Work order ▸ Please figure out how many lines in the material contain "seeds", and give only that number.

Data listing ▸
What follows belongs to an exercise in optimizing a design on an open flow for small area, a short achievable clock period and few clock cycles; a production flow would make more cautious choices.
In this exercise RTL edits were held to simulation tests only and were not proved equivalent to the original.

rev 12:
// dec_unit
module dec_unit (
    input  wire         clk,
    input  wire         rst,         
    input  wire         in_valid,
    output wire         in_ready,
    input  wire [2:0]   op,          
    input  wire [2:0]   size,        
    input  wire [2:0]   dmode,       
    input  wire [4:0]   digits,      
    input  wire [127:0] a,           
    input  wire [127:0] m,           
    output reg          out_valid,
    output reg  [127:0] result,
    output reg  [127:0] breakage,
    output reg          flag_n,
    output reg          flag_z,
    output reg          flag_c,
    output reg          flag_v,
    output reg          dov,
    output reg          ddata
);
    localparam OP_DAD  = 3'd0, OP_DSB  = 3'd1, OP_DMUL = 3'd2, OP_DRND = 3'd3,
               OP_DCMP = 3'd4, OP_DVAL = 3'd5, OP_DCVB = 3'd6, OP_BCVD = 3'd7;
    function [3:0] m5;
        input [3:0] d;
        begin
            m5[3] = d[3] | (d[2] & (d[1] | d[0]));
            m5[2] = (d[2] & ~d[1] & ~d[0]) | (d[3] & d[0]);
            m5[1] = (d[1] & d[0]) | (d[1] & ~d[2]) | (d[3] & ~d[0]);
  ...
For scale: ~13000 cells after synthesis, roughly 550 flip-flops, roughly 82000 sq um of cells after synthesis.
Settings: LEC_CHECK=0, ABC_AREA=1, CAP_MARGIN=20, CORE_MARGIN=2, CORE_UTILIZATION=40, PLACE_DENSITY=0.6, SLEW_MARGIN=20; clock period 80.0 ns.
run.sh (not shown) runs the stock make flow with config.mk's settings and CLKGATE_MAP_FILE= SYNTH_SCRIPT=/design/flow/synth_recipe.tcl, a recipe that flattens the netlist after the stock synthesis.
Testbench counts of rev 12, summed over its fixed seeds: cycles 6,381.
Here is what was changed in the inputs of rev 13 compared with rev 12.
-- flow/design.v --
<<< rev 12, line 40
        reg [31:0] g, p;
        reg [32:0] c;
        reg        c1, c2, c3;
        reg [127:0] zz;
>>> rev 13, line 40
        reg [31:0] g, p;
        reg [32:0] c;
        reg [7:0]  bg, bp;
        reg        c1, c2, c3;
        reg [127:0] zz;
<<< rev 12, line 58
                zc[k] = z[0];
            end
            c[0] = cin;
            for (k = 0; k < 32; k = k + 1)
                c[k+1] = g[k] | (p[k] & c[k]);
            for (k = 0; k < 32; k = k + 1) begin
                h  = zz[4*k +: 4] + {3'd0, zc[k] & c[k]};
>>> rev 13, line 59
                zc[k] = z[0];
            end
            for (k = 0; k < 8; k = k + 1) begin
                bp[k] = &p[4*k +: 4];
                bg[k] = g[4*k+3] | (p[4*k+3] & (g[4*k+2] | (p[4*k+2] &
                        (g[4*k+1] | (p[4*k+1] & g[4*k])))));
            end
            c[0] = cin;
            for (k = 0; k < 8; k = k + 1)
                c[4*k+4] = bg[k] | (bp[k] & c[4*k]);
            for (k = 0; k < 32; k = k + 1)
                if (k % 4 != 3)
                    c[k+1] = g[k] | (p[k] & c[k]);
            for (k = 0; k < 32; k = k + 1) begin
                h  = zz[4*k +: 4] + {3'd0, zc[k] & c[k]};
<<< rev 12, line 131
    reg         is_dsb, is_mul, is_rnd, is_cmp, is_cvb, is_bcvd, addsub, ext;
    reg         n3, n7, n15, n31;    
    reg [2:0]   dm1;
    reg [4:0]   dg1;
>>> rev 13, line 140
    reg         is_dsb, is_mul, is_rnd, is_cmp, is_cvb, is_bcvd, addsub, ext;
    reg         n3, n7, n15, n31;    
    reg         zm3, zm7, zm15, zm31;    
    reg [2:0]   dm1;
    reg [4:0]   dg1;
<<< rev 12, line 153
    wire [123:0] A  = a1[127:4];
    wire [123:0] M  = m1[127:4];
    wire [123:0] mk = (first | ~is_mul) ? nmask : {124{1'b1}};
    wire [123:0] X  = A & mk;
    wire [123:0] Y  = M & mk;
>>> rev 13, line 163
    wire [123:0] A  = a1[127:4];
    wire [123:0] M  = m1[127:4];
    wire [30:0]  mkd = {{16{zm31}}, {8{zm15}}, {4{zm7}}, {2{zm3}}, 1'b1};
    reg  [123:0] mk;
    always @* begin
        for (ki = 0; ki < 31; ki = ki + 1)
            mk[4*ki +: 4] = {4{mkd[ki]}};
    end
    wire [123:0] X  = A & mk;
    wire [123:0] Y  = M & mk;
<<< rev 12, line 296
    wire [127:0] q1  = is_mul ? s2 :
                       (({128{addsub}} & {4'd0, subm ? nY : Y}) |
                        ({128{up}} & u_vec));
    wire         c1  = addsub & subm;
    wire [127:0] s1  = bcd_add(p1, q1, c1);
>>> rev 13, line 311
    wire [127:0] q1  = is_mul ? s2 :
                       (({128{addsub}} & {4'd0, subm ? nY : Y}) |
                        ({128{is_rnd}} & u_vec));
    wire         c1  = addsub & subm;
    wire [127:0] s1  = bcd_add(p1, q1, c1);
<<< rev 12, line 322
    wire         ge      = ({1'b0, X} >= {1'b0, Y});
    wire         use_s2  = addsub & subm & ~ge;
    wire [123:0] rmag    = (use_s2 ? s2[123:0] : s1[123:0]) & nmask;
    wire         rnz     = use_s2 | |(s1[123:0] & nmask);
    wire         r_over  = ~(addsub & subm) & |(s1 & ~{4'd0, nmask});
    wire         rneg    = is_mul ? (a_neg ^ m_neg) :
                           (addsub & subm & ~ge) ? (m_neg ^ is_dsb) : a_neg;
>>> rev 13, line 337
    wire         ge      = ({1'b0, X} >= {1'b0, Y});
    wire         use_s2  = addsub & subm & ~ge;
    wire         rnd_lo  = is_rnd & ~up;              
    wire [123:0] rmag    = (use_s2 ? s2[123:0] : rnd_lo ? p1[123:0] : s1[123:0]) & nmask;
    wire         nz_lo   = |(nz_a & ~dlow);
    wire         rnz     = use_s2 | (rnd_lo ? nz_lo : |(s1[123:0] & nmask));
    wire         r_over  = ~(addsub & subm) & ~rnd_lo & |(s1 & ~{4'd0, nmask});
    wire         rneg    = is_mul ? (a_neg ^ m_neg) :
                           (addsub & subm & ~ge) ? (m_neg ^ is_dsb) : a_neg;
<<< rev 12, line 377
            n15     <= in_n15;
            n31     <= in_n31;
            dm1 <= dmode;
            dg1 <= digits;
>>> rev 13, line 394
            n15     <= in_n15;
            n31     <= in_n31;
            zm3     <= in_n3;
            zm7     <= in_n7;
            zm15    <= in_n15;
            zm31    <= in_n31;
            dm1 <= dmode;
            dg1 <= digits;
<<< rev 12, line 384
        end else if (is_mul) begin
            a1[127:4] <= {X[119:0], 4'd0};
        end
        if (rdy)
>>> rev 13, line 405
        end else if (is_mul) begin
            a1[127:4] <= {X[119:0], 4'd0};
        end
        if (~rdy & is_mul) begin
            zm3  <= 1'b1;
            zm7  <= 1'b1;
            zm15 <= 1'b1;
            zm31 <= 1'b1;
        end
        if (rdy)
Notes after the runs:
Compared to rev 12, rev 13 has extra flip-flops. On final non-filler cell area, the lower figure sits with rev 12, not rev 13. Count of clock buffers in the final design (rev 13 vs. rev 12) increases by more than 10%. Compared with rev 12, rev 13 shows a higher post-route minimum period. | initial core utilization | rev 12 vs rev 13 | ≈ equal |. Diff rev 12 and rev 13: filler cell count in the final layout higher in rev 13. [rev 13] number of nets in the final layout rose 657 relative to rev 12.
Testbench counts of rev 13, summed over its fixed seeds: cycles 6,381.

## separate check: timing with driven ports
How much do the figures lean on ideal ports? The routed layouts below were timed once more, with nothing changed but the port constraints.
Step 1 assumes that a clkbuf_16 drives the clock port and a buf_2 every other input.
Step 2 also shifts input and output timing later by t, the mid clock arrival at the registers, as if the neighbouring blocks saw the same clock.
Slacks: ideal ports / drivers / drivers and shift; pairs: ideal ports / drivers.
| run | t (ns) | slack for setup (ns) | clock arrival spread, ns | slew at the worst register clock pin (ns) | cell pins on the clock port's net |
|---|---|---|---|---|---|
| rev 12 | 0.914 | 61.828 / 61.721 / 61.816 | 0.059 / 0.058 | 0.10 / 0.10 | 1 |
| rev 13 | 0.885 | 61.820 / 61.820 / 61.820 | 0.090 / 0.091 | 0.08 / 0.08 | 1 |
After both steps setup and hold are still met in every run listed. For rev 12, which loses most, drivers alone change the setup slack by -0.107 ns; drivers and shift together by -0.012 ns.
From an optimization exercise on the open Yosys and OpenROAD flow, aimed at small area, a short achievable clock period and few clock cycles per item; shortcuts taken in it are not production practice. RTL that was checked went through simulation tests only; none was proved equivalent to the original.

== the previous run ==
// gra_mac
module gra_mac (
    input  wire         clk,
    input  wire         rst,
    input  wire         start,
    input  wire [6:0]   nwords,      
    input  wire [255:0] key,
    input  wire [63:0]  ctr,
    output wire         ready,
    input  wire         in_valid,
    input  wire [31:0]  in_data,
    output wire         in_ready,
    output wire         done,
    output wire [127:0] mac
);
Settings: LEC_CHECK=0, CAP_MARGIN=20, CORE_MARGIN=2, CORE_UTILIZATION=40, SETUP_SLACK_MARGIN=5, SLEW_MARGIN=20, SYNTH_HIERARCHICAL=1; clock period 10.0 ns.
standard.sh (not shown) runs the stock make flow with config.mk's settings and CLKGATE_MAP_FILE= SYNTH_SCRIPT=/design/flow/synth_recipe.tcl, a recipe that flattens the netlist after the stock synthesis.
==> flow/flow/run.sh <==
#!/bin/bash
set -euo pipefail
export BUFFER_PORTS_ARGS="-buffer_cell sky130_fd_sc_hd__buf_1"
export CTS_ARGS="-sink_clustering_enable -repair_clock_nets -dont_use_dummy_load -buf_list {sky130_fd_sc_hd__clkbuf_4 sky130_fd_sc_hd__clkbuf_8}"
sed -e 's/SETUP_SLACK_MARGIN=5/SETUP_SLACK_MARGIN=5/' standard.sh > standard_custom.sh
grep -q 'SETUP_SLACK_MARGIN=5' standard_custom.sh
bash standard_custom.sh > flow.log 2>&1
The previous run: full flow OK, the timing, design-rule and antenna checks passed
Testbench counts of the previous run, summed over its fixed seeds: cycles 102,088, items 320.
The inputs of the current run differ from those of the previous run as listed below.
-- flow/flow/run.sh --
<<< the previous run, line 5
sed -e 's/SETUP_SLACK_MARGIN=5/SETUP_SLACK_MARGIN=5/' standard.sh > standard_custom.sh
grep -q 'SETUP_SLACK_MARGIN=5' standard_custom.sh
>>> the current run, line 5
sed -e 's/SETUP_SLACK_MARGIN=5/SETUP_SLACK_MARGIN=5.5/' standard.sh > standard_custom.sh
grep -q 'SETUP_SLACK_MARGIN=5.5' standard_custom.sh
### Flow results
- | share of cells above drive strength 1 | higher: the current run |
- Relative to the previous run, total via count after detailed routing has gone up in the current run.
- The current run ended up with rc[0] as its start point of the critical path; the previous run ended up with rc[1].
- Setup slack: the current run more than the previous run
- The largest net degree at the start of global routing in the current run sits about 10% above the value recorded for the previous run.
- Per the comparison of the current run with the previous run, number of antenna repair diodes now sits lower; core occupancy in the finished layout now sits higher; number of gates resized after CTS now sits higher.
- Status: buffers plus inverters on the worst setup path parity (the current run, the previous run)

== before ==
gra_mac, a different RTL version from the one above (not shown whole).
Size in the first run: ~1100 flip-flops, ~490 I/O pins.
## gra_mac
module gra_mac (
    input  wire         clk,
    input  wire         rst,
    input  wire         start,
    input  wire [6:0]   nwords,      
    input  wire [255:0] key,
    input  wire [63:0]  ctr,
    output wire         ready,
    input  wire         in_valid,
    input  wire [31:0]  in_data,
    output wire         in_ready,
    output wire         done,
    output wire [127:0] mac
);
    localparam integer S_IDLE = 0,
                       S_PRE  = 1,       
                       S_INIT = 2,       
                       S_RND  = 3,
                       S_ADD  = 4,       
                       S_ROT  = 5,       
                       S_WAIT = 6,       
                       S_DONE = 7;       
    function [31:0] bswap;
        input [31:0] x;
        bswap = {x[7:0], x[15:8], x[23:16], x[31:24]};
    endfunction
    function [31:0] rotr;
        input [31:0] x;
        input integer n;
        rotr = (x >> n) | (x << (32 - n));
    endfunction
    function [31:0] bsig0;
        input [31:0] x;
        bsig0 = rotr(x, 2) ^ rotr(x, 13) ^ rotr(x, 22);
    endfunction
    function [31:0] bsig1;
        input [31:0] x;
        bsig1 = rotr(x, 6) ^ rotr(x, 11) ^ rotr(x, 25);
    endfunction
    function [31:0] ssig0;
        input [31:0] x;
        ssig0 = rotr(x, 7) ^ rotr(x, 18) ^ (x >> 3);
    endfunction
  ...
export LEC_CHECK = 0
export CAP_MARGIN = 20
export CORE_MARGIN = 2
export CORE_UTILIZATION = 40
export SETUP_SLACK_MARGIN = 3
export SLEW_MARGIN = 20
create_clock -name core_clock -period 10.0 [get_ports {clk}]
run.sh (not shown) runs the stock make flow with config.mk's settings and CLKGATE_MAP_FILE= SYNTH_SCRIPT=/design/flow/synth_recipe.tcl, a recipe that flattens the netlist after the stock synthesis.
Stock flow here: none of the scripts above is used.
before: no failed stages, no open violations at the end
For after, these inputs were changed with respect to before:
- a change of SETUP_SLACK_MARGIN from 3 to 5
Findings:
- after: full flow OK, the timing, design-rule and antenna checks passed
- Met3 demand-to-capacity share in global routing, before and after: lower on before
- Against before as the reference, after delivers a higher setup slack.
- after improves on before in minimum period implied by the final worst setup slack.
- Summary — clock tree skew after final layout, after relative to before: higher, by 0.046 ns.
- Delta (after minus before): final area grew by 5800 sq um, worst stage delay on the critical path shrank by 0.11 ns.
No run of this note included a check of the RTL's function; only the layout flow was run.

Setup of xenon:
gra_mac, a different RTL version from the one above (not shown whole).
Size: about 6,800 cells after synthesis, about 490 I/O pins.
Settings: LEC_CHECK=0, ABC_AREA=1, CAP_MARGIN=20, CORE_MARGIN=2, CORE_UTILIZATION=55, SETUP_SLACK_MARGIN=5, SLEW_MARGIN=20, SYNTH_HIERARCHICAL=1; clock period 10.0 ns.
standard.sh (not shown) runs the stock make flow with config.mk's settings and CLKGATE_MAP_FILE= SYNTH_SCRIPT=/design/flow/synth_recipe.tcl, a recipe that flattens the netlist after the stock synthesis.
==> flow/flow/run.sh <==
#!/bin/bash
set -euo pipefail
export BUFFER_PORTS_ARGS="-buffer_cell sky130_fd_sc_hd__buf_1"
export CTS_ARGS="-sink_clustering_enable -repair_clock_nets -dont_use_dummy_load -buf_list {sky130_fd_sc_hd__clkbuf_4 sky130_fd_sc_hd__clkbuf_8}"
sed -e 's/SETUP_SLACK_MARGIN=5/SETUP_SLACK_MARGIN=5.5/' standard.sh > standard_custom.sh
grep -q 'SETUP_SLACK_MARGIN=5.5' standard_custom.sh
bash standard_custom.sh > flow.log 2>&1
xenon | stages: all done | timing, DRC, antenna: all pass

Result of this exercise ▸ 3